Study suggests some patients could loosen up strict fasting rules for surgery.

ByABC News
March 24, 2009, 3:29 PM

March 25, 2009— -- Lying in a hospital bed, it can be the most infuriating of responses. You've been suffering for hours in labor or awaiting a major surgery and all you ask for is a bite to eat.

But the nurse says no.

For generations, doctors have put patients on a strict fast before a major surgery. Ten years ago, the recommendation was no food or drink for eight hours before anesthesia. Not even a glass of water.

A toned-down version of the fasting rules even applies to women in labor on the off chance that things go wrong and the mother ends up in surgery.

But a group of researchers in the United Kingdom found evidence that hospitals may not need to be so strict in the maternity ward.

The study in the British Journal of Medicine tracked more than 2,000 mothers in labor. Half followed the traditional liquid diet fast and half were given permission to eat a light meal.

After the births, the study showed no difference in Caesarean rates and no difference in rates of complications if moms were given the chance to eat.

The doctors who led the study hope it will settle a debate in the medical field.

"It's really because it's quite a controversial area," said Dr. Andrew Shennan, a co-author of the study and a professor of obstetrics at King's College in London.

"Over the years there's been a general idea that women should starve during labor," he said.

The traditional fast for women in labor started as a safety precaution in the late 1940s, after doctors reported deaths from pulmonary aspiration in some women who had Caesareans.

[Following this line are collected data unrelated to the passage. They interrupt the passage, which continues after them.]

`config.mk`:
```
export PLATFORM = sky130hd
export DESIGN_NAME = dar_top
export DESIGN_NICKNAME = d
export VERILOG_FILES = /design/src/inc/dar_pkg.sv /design/src/rtl/dar_top.sv /design/src/rtl/dar_sync.sv
export VERILOG_INCLUDE_DIRS = /design/src /design/src/inc
export SDC_FILE = /design/constraint.sdc
export NUM_CORES = 1
export LEC_CHECK = 0
export ABC_AREA = 1
export CAP_MARGIN = 40
export CELL_PAD_IN_SITES_DETAIL_PLACEMENT = 1
export CELL_PAD_IN_SITES_GLOBAL_PLACEMENT = 2
export CORE_ASPECT_RATIO = 1.1
export CORE_UTILIZATION = 32
export DETAILED_ROUTE_END_ITERATION = 12
export DONT_BUFFER_PORTS = 1
export PLACE_DENSITY_LB_ADDON = 0.1
export SYNTH_ARGS = -nofsm -noshare
export SYNTH_HDL_FRONTEND = slang
export SYNTH_HIERARCHICAL = 1
export SYNTH_SLANG_ARGS = --single-unit
```
`constraint.sdc`:
```
create_clock -name aclk -period 1.7 [get_ports aclk]
set_input_delay 0.34 -clock aclk [delete_from_list [all_inputs] [get_ports aclk]]
set_output_delay 0.34 -clock aclk [all_outputs]
set_load 0.01 [all_outputs]
```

Pulmonary aspiration is a nice medical way of describing when someone vomits and then inhales it back into their lungs, which can be quite serious and even cause death.

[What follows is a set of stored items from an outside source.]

## src/include/sar_cfg.svh

```systemverilog
// timing counts, code limits, sample width and buffer depth of the conversion sequencer
`ifndef SAR_CFG_SVH
`define SAR_CFG_SVH
`define SAR_RES        13
`define SAR_MSB_IDX    4'hc
`define SAR_ACQ_FALLS  2'h2
`define SAR_NUM_CODES  14'h2000
`define SAR_CODE_MAX   13'h0fff
`define SAR_CODE_MIN   13'h1000
`define SAR_CODE_ONE   13'h0001
`define SAR_MAG_MAX    12'hfff
`define SAR_MAG_MIN    12'h000
`define SAR_SAMPLE_W   16
`define SAR_BUF_DEPTH  2
`endif

```

## src/include/sar_pkg.sv

```systemverilog
// types shared by the conversion sequencer
`include "sar_cfg.svh"
package sar_pkg;
  typedef enum logic [2:0] {
    SAR_IDLE = 3'b000,
    SAR_WAIT = 3'b001,
    SAR_ACQ  = 3'b010,
    SAR_CONV = 3'b011,
    SAR_DONE = 3'b100
  } sar_state_t;

  typedef struct packed {
    sar_state_t              st;
    logic [3:0]              idx;
    logic [1:0]              falls;
    logic [`SAR_RES-1:0]     held;
    logic [`SAR_RES-1:0]     approx;
    logic                    sdo;
    logic                    sdo_oe;
    logic                    standby;
    logic                    pop;
    logic                    sclk_s1;
    logic                    sclk_s2;
    logic                    sclk_s3;
    logic                    cs_s1;
    logic                    cs_s2;
  } sar_conv_t;
endpackage

```

## src/rtl/sar_buf.sv

```systemverilog
// two-entry sample buffer with valid and ready on both sides
`timescale 1ns/10ps
`include "sar_cfg.svh"
module sar_buf
  import sar_pkg::*;
#(
  parameter int W     = `SAR_SAMPLE_W,
  parameter int DEPTH = `SAR_BUF_DEPTH
) (
  // clock and reset
  input  wire logic         clock_i,
  input  wire logic         rstn_i,
  // fill side
  input  wire logic [W-1:0] in_data_i,
  input  wire logic         in_valid_i,
  output logic              in_ready_o,
  // drain side
  output logic [W-1:0]      out_data_o,
  output logic              out_valid_o,
  input  wire logic         out_ready_i
);
  localparam int PW = (DEPTH > 1) ? $clog2(DEPTH) : 1;
  localparam int CW = $clog2(DEPTH + 1);

  typedef struct packed {
    logic [DEPTH-1:0][W-1:0] mem;
    logic [PW-1:0]           wptr;
    logic [PW-1:0]           rptr;
    logic [CW-1:0]           cnt;
    logic                    in_ready;
  } sar_buf_t;

  sar_buf_t q_r;
  sar_buf_t q_nxt;
  logic     push;
  logic     pop;

  assign push        = in_valid_i && q_r.in_ready;
  assign pop         = out_ready_i && (q_r.cnt != '0);
  assign in_ready_o  = q_r.in_ready;
  assign out_valid_o = (q_r.cnt != '0);
  assign out_data_o  = q_r.mem[q_r.rptr];

  always_comb begin
    q_nxt = q_r;
    if (push) begin
      q_nxt.mem[q_r.wptr] = in_data_i;
      q_nxt.wptr = (q_r.wptr == PW'(DEPTH - 1)) ? '0 : q_r.wptr + 1'b1;
    end
    if (pop) begin
      q_nxt.rptr = (q_r.rptr == PW'(DEPTH - 1)) ? '0 : q_r.rptr + 1'b1;
    end
    if (push && !pop) begin
      q_nxt.cnt = q_r.cnt + 1'b1;
    end else if (pop && !push) begin
      q_nxt.cnt = q_r.cnt - 1'b1;
    end
    q_nxt.in_ready = (q_nxt.cnt != CW'(DEPTH));
  end

  always_ff @(posedge clock_i or negedge rstn_i) begin
    if (!rstn_i) begin
      q_r          <= '0;
      q_r.in_ready <= 1'b1;
    end else begin
      q_r <= q_nxt;
    end
  end
endmodule

```

## src/rtl/sar_conv.sv

```systemverilog
// conversion sequencer of the serial differential converter
//////////////////////////////////////////////////////////////////////////////
// Summary of operation
// - sample window spans one and a half clocks
// - convert for thirteen clocks after sampling
// - one result bit per conversion clock
// - sign bit shifted out first
// - thirteen-bit twos complement from held charge
// - bipolar use spans all 8192 codes
// - limits are 0x1000 and 0x0fff
// - half lsb positive gives 0x0001
// - unipolar use equals twelve-bit resolution
// - any duty cycle and rate with each link clock level held for a system clock or more
// - select high aborts and enters standby
// - serial data changes on falling edges only while select is low; select high clears it
//////////////////////////////////////////////////////////////////////////////
`timescale 1ns/10ps
`include "sar_cfg.svh"
module sar_conv
  import sar_pkg::*;
#(
  parameter int W = `SAR_SAMPLE_W
) (
  // clock and reset
  input  wire logic         clock_i,
  input  wire logic         rstn_i,
  // serial link
  input  wire logic         select_shutdown_n_i,
  input  wire logic         sclk_i,
  output logic              sdo_o,
  output logic              sdo_oe_o,
  // quantised input difference
  input  wire logic [W-1:0] sample_data_i,
  input  wire logic         sample_valid_i,
  output logic              sample_ready_o,
  // status
  output logic              standby_o
);
  localparam sar_conv_t RST = '{
    st: SAR_IDLE, idx: 4'h0, falls: 2'h0, held: '0, approx: '0,
    sdo: 1'b0, sdo_oe: 1'b0, standby: 1'b1, pop: 1'b0,
    sclk_s1: 1'b0, sclk_s2: 1'b0, sclk_s3: 1'b0,
    cs_s1: 1'b1, cs_s2: 1'b1};
  localparam logic signed [W-1:0] LIM_HI = {{(W-12){1'b0}}, `SAR_MAG_MAX};
  localparam logic signed [W-1:0] LIM_LO = {{(W-12){1'b1}}, `SAR_MAG_MIN};

  sar_conv_t           q_r;
  sar_conv_t           q_nxt;
  logic [W-1:0]        buf_data;
  logic                buf_valid;
  logic                rise;
  logic                fall;
  logic                cs_low;
  logic [`SAR_RES-1:0] clamp_w;
  logic [`SAR_RES-1:0] src_w;
  logic [`SAR_RES-1:0] trial_w;
  logic                decide_w;

  //////////////////////////////////////////////////////////////////////////
  // sample buffer
  sar_buf #(
    .W     (W),
    .DEPTH (`SAR_BUF_DEPTH)
  ) u_buf (
    .clock_i     (clock_i),
    .rstn_i      (rstn_i),
    .in_data_i   (sample_data_i),
    .in_valid_i  (sample_valid_i),
    .in_ready_o  (sample_ready_o),
    .out_data_o  (buf_data),
    .out_valid_o (buf_valid),
    .out_ready_i (q_r.pop)
  );

  //////////////////////////////////////////////////////////////////////////
  // edges of the synchronised link clock
  // edges found by sampling
  assign rise   = q_r.sclk_s2 && !q_r.sclk_s3;
  assign fall   = !q_r.sclk_s2 && q_r.sclk_s3;
  assign cs_low = !q_r.cs_s2;

  always_comb begin
    if ($signed(buf_data) > LIM_HI) begin
      clamp_w = `SAR_CODE_MAX;
    end else if ($signed(buf_data) < LIM_LO) begin
      clamp_w = `SAR_CODE_MIN;
    end else begin
      clamp_w = buf_data[`SAR_RES-1:0];
    end
  end

  always_comb begin
    if (q_r.st == SAR_ACQ) begin
      src_w = buf_valid ? (clamp_w ^ `SAR_CODE_MIN) : q_r.held;
      trial_w = `SAR_CODE_MIN;
    end else begin
      src_w = q_r.held;
      trial_w = q_r.approx | (`SAR_CODE_ONE << q_r.idx);
    end
    decide_w = (src_w >= trial_w);
  end

  //////////////////////////////////////////////////////////////////////////
  // sequencer
  always_comb begin
    q_nxt = q_r;
    q_nxt.sclk_s1 = sclk_i;
    q_nxt.sclk_s2 = q_r.sclk_s1;
    q_nxt.sclk_s3 = q_r.sclk_s2;
    q_nxt.cs_s1 = select_shutdown_n_i;
    q_nxt.cs_s2 = q_r.cs_s1;
    q_nxt.pop = 1'b0;
    if (!cs_low) begin
      q_nxt.st = SAR_IDLE;
      q_nxt.sdo = 1'b0;
      q_nxt.sdo_oe = 1'b0;
      q_nxt.standby = 1'b1;
    end else begin
      case (q_r.st)
        SAR_IDLE: begin
          q_nxt.st = SAR_WAIT;
          q_nxt.sdo = 1'b0;
          q_nxt.sdo_oe = 1'b1;
          q_nxt.standby = 1'b0;
        end
        SAR_WAIT: begin
          if (rise) begin
            q_nxt.st = SAR_ACQ;
            q_nxt.falls = 2'h0;
          end
        end
        SAR_ACQ: begin
          if (fall) begin
            q_nxt.falls = q_r.falls + 2'h1;
            if (q_r.falls == `SAR_ACQ_FALLS - 2'h1) begin
              q_nxt.st = SAR_CONV;
              q_nxt.held = src_w;
              q_nxt.pop = buf_valid;
              q_nxt.idx = `SAR_MSB_IDX - 4'h1;
              q_nxt.approx = decide_w ? trial_w : '0;
              q_nxt.sdo = !decide_w;
            end
          end
        end
        SAR_CONV: begin
          if (fall) begin
            q_nxt.sdo = decide_w;
            q_nxt.approx = decide_w ? trial_w : q_r.approx;
            q_nxt.idx = q_r.idx - 4'h1;
            if (q_r.idx == 4'h0) begin
              q_nxt.st = SAR_DONE;
            end
          end
        end
        SAR_DONE: begin
          if (fall) begin
            q_nxt.sdo = 1'b0;
          end
        end
        default: begin
          q_nxt.st = SAR_IDLE;
        end
      endcase
    end
  end

  always_ff @(posedge clock_i or negedge rstn_i) begin
    if (!rstn_i) begin
      q_r <= RST;
    end else begin
      q_r <= q_nxt;
    end
  end

  assign sdo_o     = q_r.sdo;
  assign sdo_oe_o  = q_r.sdo_oe;
  assign standby_o = q_r.standby;
endmodule

```

## config.mk

```make
export PLATFORM = sky130hd
export DESIGN_NAME = sar_conv
export DESIGN_NICKNAME = d
export VERILOG_FILES = /design/src/include/sar_pkg.sv /design/src/rtl/sar_buf.sv /design/src/rtl/sar_conv.sv
export VERILOG_INCLUDE_DIRS = /design/src /design/src/include
export SDC_FILE = /design/constraint.sdc
export NUM_CORES = 1
export LEC_CHECK = 0
export CORE_MARGIN = 2
export CORE_UTILIZATION = 50
export DETAILED_ROUTE_END_ITERATION = 8
export DONT_BUFFER_PORTS = 1
export GPL_TIMING_DRIVEN = 1
export SLEW_MARGIN = 5
export SYNTH_ARGS = -nofsm -noshare
export SYNTH_HDL_FRONTEND = slang
export SYNTH_SLANG_ARGS = --single-unit
```

## constraint.sdc

```tcl
create_clock -name clock_i -period 6.6 [get_ports clock_i]
set_input_delay 0.66 -clock clock_i [delete_from_list [all_inputs] [get_ports clock_i]]
set_output_delay 0.66 -clock clock_i [all_outputs]
set_load 0.01 [all_outputs]
```

-- Word-level counts from Yosys, hierarchy flattened
Index checks and enable logic that the tools add are counted.
- register bits: 81
- add/sub/neg operators: 6
- order comparisons: 6
- equality and inequality tests: 18
- shift operators: 1
- mux-type cells: 37
- bitwise operators: 3
- reduce and logical (&&, ||, !) cells: 25
- operator list (kind ; count):
    two-way mux 13 bit ; 7
    two-way mux 16 bit ; 3
    two-way mux 36 bit ; 1
    bitwise mux 32 bit ; 1
    two-way mux 27 bit ; 1
    case mux 13 bit (2 select lines) ; 1
    demux 16 bit (select 1 bit) ; 1
    greater-than comparator 16 x 13 -> 1 bit (second input constant) ; 1
    less-than comparator 16 x 13 -> 1 bit (second input constant) ; 1
    inequality test 3 bit (second input constant) ; 5
    case mux 3 bit (5 select lines) ; 1
    two-way mux 14 bit ; 1
    two-way mux 7 bit ; 2
    >= comparator 13 bit ; 1
    OR 13 bit ; 1
    << shifter 1 x 4 -> 13 bit (first input constant) ; 1
    two-way mux 3 bit ; 4
    inequality test 2 bit (second input constant) ; 6
    AND reduction 6 bit ; 2
    AND reduction 5 bit ; 2
    two-way mux 2 bit ; 4
    case mux 4 bit (2 select lines) ; 1
    AND reduction 4 bit ; 2
    nonzero test 2 bit ; 4
    other kinds (21) ; 42

-- Depth between registers and ports, before layout
Gate-level depths: netlist of the first run.
- depth in word-level cells: 14
- gate-level depth with buffers: 15
- mapped depth without buffers: 13

-- Modules after synthesis
From an unflattened synthesis of the first run, not the netlist that was laid out.
- cell total of the unflattened synthesis: 396
- area total of the unflattened synthesis: 4257.8 µm²
- by module, submodules not included (module ; instances ; cells an instance ; area an instance (µm²)):
    sar_conv ; 1 ; 287 ; 2601.2
    sar_buf ; 1 ; 109 ; 1656.6

-- Least setup slack after synthesis of the first run
No wires, ideal clock.
- kind: reg2reg
- start: register u_buf.q_r[3] (netlist name)
- end: register q_r[20] (netlist name)
- data arrival time: 3.090 ns
- data required time: 6.476 ns
- setup slack: 3.386 ns
- cell stages (with the launch flop): 14
- buffers on the path: 3
- period minus slack after synthesis: 3.214 ns
- path through: dfrtp_1 clkbuf_1 buf_1 mux2_2 a21oi_1 nor2_1 ha_1 a21o_1 a21oi_1 o21ai_0 a2111oi_4 a21oi_4 buf_6 mux2i_1
- RTL lines (element ; RTL line ; text):
    from (decl) ; sar_buf.sv:33 ; sar_buf_t q_r;
    from (signal assigned) ; sar_buf.sv:66 ; q_r <= q_nxt;
    two-way mux 16 bit (not written as such) * (2 in a row) ; sar_buf.sv:42 ; assign out_data_o = q_r.mem[q_r.rptr];
    less-than comparator 16 x 13 -> 1 bit ; sar_conv.sv:85 ; end else if ($signed(buf_data) < LIM_LO) begin
    two-way mux 13 bit ; sar_conv.sv:85 ;
    two-way mux 13 bit * ; sar_conv.sv:83 ; if ($signed(buf_data) > LIM_HI) begin
    two-way mux 13 bit * ; sar_conv.sv:94 ; src_w = buf_valid ? (clamp_w ^ `SAR_CODE_MIN) : q_r.held;
    two-way mux 13 bit * ; sar_conv.sv:93 ; if (q_r.st == SAR_ACQ) begin
    via src_w[3] ; sar_conv.sv:55 ; logic [`SAR_RES-1:0] src_w;
    >= comparator 13 bit * ; sar_conv.sv:100 ; decide_w = (src_w >= trial_w);
    two-way mux 13 bit ; sar_conv.sv:140 ; q_nxt.approx = decide_w ? trial_w : '0;
    two-way mux 27 bit ; sar_conv.sv:135 ; if (q_r.falls == `SAR_ACQ_FALLS - 2'h1) begin
    two-way mux 36 bit ; sar_conv.sv:133 ; if (fall) begin
    case mux 13 bit (2 select lines) ; sar_conv.sv:119 ; case (q_r.st)
    to (signal assigned) ; sar_conv.sv:171 ; q_r <= q_nxt;
    to (decl) ; sar_conv.sv:47 ; sar_conv_t q_r;
The timed path passes the listed nets; every way through them passes the cells marked *. The select of a mux whose other input is x is not followed.
A chain may end at the register's enable or synchronous reset.

-- Worst setup path in the final report of the first run
- start: register q_r[41] (netlist name)
- end: register q_r[14] (netlist name)
- word-level cells in the longest chain between the ends: 7
- ends and longest elaborated chain (element ; RTL line):
    equality test 3 x 2 -> 1 bit * ; sar_conv.sv:93
    two-way mux 13 bit * ; sar_conv.sv:93
    via src_w[11] ; sar_conv.sv:55
    >= comparator 13 bit * ; sar_conv.sv:100
    two-way mux 13 bit ; sar_conv.sv:140
    two-way mux 27 bit ; sar_conv.sv:135
    two-way mux 36 bit ; sar_conv.sv:133
    case mux 13 bit (2 select lines) ; sar_conv.sv:119
Marked as above.

==> metrics, run 1 <==
result of the run finished clean; number of diodes added for antenna fixing 0; layout-stage area growth over the synthesis result 6.86%; core footprint 8180 sq um; most instantiated library cell after synthesis dfrtp_1; global-route wire length before repair 13.8 mm; period utilisation layout 58.5%; cell-internal power 1.07 mW; top achievable clock speed 0.259 GHz; number of iterations in the first detailed-routing pass 4; PD cells 353 nW/um^2; unrepaired setup endpoints after global routing false; worst hold path class primary input to async pin; Max Buffers Root-to-Sink 2; WP data required 6860 ps; register clock-pin slew on the reported worst setup and hold paths 90 ps; vias in the first global route 2821; register bit total from synthesis 81; VDD IR-drop max 0.000145 V; I/O Pins 25; Worst slew margin 29.7%; Pins Over Slew Limit 0; Worst Setup Slack, final 2740 ps; largest fanout of any net on the critical path 15; fraction of power consumed by the clock network 22.5%; count of max-cap constraint violations 0; number of flops mapped to enable cells by yosys 0; Worst Tran Pin Value 1040 ps; H-tree depth reported by CTS 3; floorplan die area 9180 sq um; leakage component of the power 2.03 nW; switching power summed over all nets 0.516 mW; accumulated negative setup slack 0 ps; final design utilization 55.1%; root buffer cell clkbuf_8; post-route ant nets 0; syn_area_per_cell 10.8 sq um; clk sinks 81; Critical Path Source Type flop; quantity of gates resized following cts 0; leading area contributor after synthesis dfrtp_1; Overall Power 1.59 mW; Site Rows 33; cts bufs inserted 9; overall overflow remaining after global route 0; detailed placer's ending HPWL 5.71 mm; main area contributors after synthesis dfrtp_1 46%, mux2_2 12%, ha_1 6.2%; final weighted congestion in routability-driven placement 0.855; effective utilization at floorplan 51.5%; GRT Overall Usage 19.4%; clk_lat worst skew 350 ps; cell count after placement 483; Yosys top cell area share 45.7%; register area share after synthesis 48.2%; leading post-synthesis cells by instance count 77 x dfrtp_1, 46 x mux2_2, 45 x nand2_1, 40 x nor2_1, 27 x a21oi_1; Arrival @ worst endpoint 4120 ps; count of input and output buffers 0; post-route clock skew 14.3 ps; final setup violating endpoints 0; post-layout net count 432; endpoint type of the worst setup path flop; Setup Fix Bufs, Post-CTS 0; number of antenna violations at the first check in global routing 0; proportion of total power due to net switching 32.4%; async set or reset register ratio after synthesis 100%; height of the chip 95.8 um; # DRC 0; proportion of layout cells with a drive suffix above 1 21.8%; Non-Filler Instances 500; pin count of the biggest net entering global routing 78; instance count of the mapped netlist 391; x dimension of the die 95.8 um; Wirelength per Cell 16.4 um; proportion of power drawn by combinational gates 31.7%; post-synthesis net count 433; hold violation total from the final report 0; Synth Cell Area 4210 sq um; start-to-end type of the worst setup path flop to flop; iteration-0 DRC count of the detailed router 109; power share of the sequential group 45.8%; via count 2785; time the worst path needs with I/O delays and setup 3860 ps; post-synthesis cell type count 53; Post-synth top flop dfrtp_1; count of yosys warnings during synthesis 0; Via-to-Cell Ratio 5.57; TritonCTS clock tree done; WL final 8.21 mm; total of hold buffers inserted after clock tree synthesis 1; pre-CTS setup slack 2760 ps
[layout by cell type, fill, tap and decap left out, drive strengths merged, types with 2 or more instances in the layout]
master,Yosys,routed
dfrtp,77,77
mux2,46,46
nand2,46,46
nor2,40,40
a21oi,28,28
inv,22,22
ha,21,21
a2bb2oi,12,12
clkbuf,11,11
mux2i,9,9
nand3,7,7
nor3,7,7
o21ai,7,7
o22ai,5,5
dfstp,4,4
or3,4,4
buf,5,4
o21bai,3,3
nand2b,3,3
nor2b,3,3
clkinv,0,3
a22oi,2,2
xnor2,2,2
a21o,2,2
a211oi,2,2
a21boi,2,2
a31oi,2,2
nor3b,2,2
or2,2,2
a2111oi,2,2
[flip-flops by register name (all words and copies together) (netlist names)]
| name | flops |
|---|---|
| q_nxt | 3 |
| q_r | 38 |
| sdo_o | 1 |
| sdo_oe_o | 1 |
| standby_o | 1 |
| u_buf.in_ready_o | 1 |
| u_buf.q_r | 36 |
[power groups by stage]
stage / registers (mW) / logic [mW] / clock network [mW]
after global routing: 0.747 / 0.565 / 0.387
after global placement: 0.729 / 0.481 / 0
after floorplan: 0.705 / 0.419 / 0
after detailed placement: 0.737 / 0.499 / 0
final: 0.728 / 0.504 / 0.358
after CTS: 0.728 / 0.511 / 0.366
[cell type report]
class	count	area, sq um
fill	723	3670
sequential	81	2030
multi-input combinational	272	2020
clock buffer	11	131
tap	105	131
inverter	22	82.6
clock inverter	5	56.3
timing repair buffer	4	50.0
[metal layers]
layer	part of all wire, %	wire, um	track usage (%)
met1	50	4090	27.0
met5	0	0	0
met4	1.3	103	5.71
met3	3.7	304	3.76
met2	45	3710	30.9
[kinds of logic (layout without fill, tap and decap cells)]
kind of cell / after synthesis / after routing / synth area share [%]
adder cells (fa/ha/maj): 21 / 21 / 6.24
XOR/XNOR: 3 / 3 / 0.624
buffers and inverters: 38 / 42 / 3.86
multiplexers: 55 / 55 / 14.4
AND/OR/NAND/NOR: 121 / 121 / 13.5
AO/OA/AOI/OAI: 72 / 72 / 13.1
flip-flops: 81 / 81 / 48.2
[critical path: stages (launching register included)]
cell       delay [ps]
dfrtp_1           560
nor2_1            180
nand2_1           280
nor2_1            180
buf_4             220
o311ai_1          110
buf_4             210
a21oi_1           200
nor2_1             80
ha_1              310
nand4_1           170
nor3_1            390
a2111oi_4         160
a21oi_4           470
mux2i_1           250
[per-stage QoR]
| step | hold WS, ps | area (sq um) |
|---|---|---|
| 2_1_floorplan | 331 | 4210 |
| 3_3_place_gp | 341 | 4290 |
| 3_5_place_dp | 335 | 4290 |
| 4_1_cts | 127 | 4500 |
| 5_1_grt | 112 | 4500 |
| 6_report | 138 | 4500 |
[final timing paths]
| kind | depth (start not counted) | endpoint | slack [ps] | from |
|---|---|---|---|---|
| worst max-delay path | 14 | q_r[14] | 2740 | q_r[41] |
| worst min-delay path | 0 | q_r[0] | 140 | rstn_i |
| worst max register to register | 14 | q_r[14] | 2740 | q_r[41] |
| worst min register to register | 0 | q_nxt[2] | 350 | q_nxt[3] |
| max in group asynchronous | 1 | u_buf.q_r[16] | 6080 | rstn_i |
| min in group clock_i | 0 | q_nxt[0] | 300 | select_shutdown_n_i |
Note: power is estimated with default switching activity, not from simulation.
==> run 2, diff against run 1 <==
==> constraint.sdc (replaced) <==
create_clock -name clock_i -period 3.9 [get_ports clock_i]
set_input_delay 0.39 -clock clock_i [delete_from_list [all_inputs] [get_ports clock_i]]
set_output_delay 0.39 -clock clock_i [all_outputs]
set_load 0.01 [all_outputs]
==> run 2 against run 1 <==
Compared with the run above: combinational power rose by 72%; non-clock buffer count rose by 6; sequential cell count did not move; clock power rose by 63%; clock-buffer cell count fell by 2; sequential power rose by 68%; sequential share of layout area fell by 0.45 points; critical path depth did not move; critical endpoint is now q_r[16]; highest routed layer unchanged.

"When we're awake or when we're asleep we have protective reflexes to keep things out of our airways, but under anesthesia you lose your protective reflexes," said Dr. Craig Palmer, chairman of the Committee on Obstetric Anesthesia for the American Society of Anesthesiologists.

"The steps you would take to minimize the single death of an otherwise healthy woman are pretty dramatic," Palmer said. "We have to protect a lot of people to save one."

During the years, doctors have developed better anesthesia practices, especially for women in labor. Even if women need a Caesarean, doctors say they are far more likely to have local anesthesia that wouldn't require them to "go under."

However, the fasting rules for most patients haven't changed very much.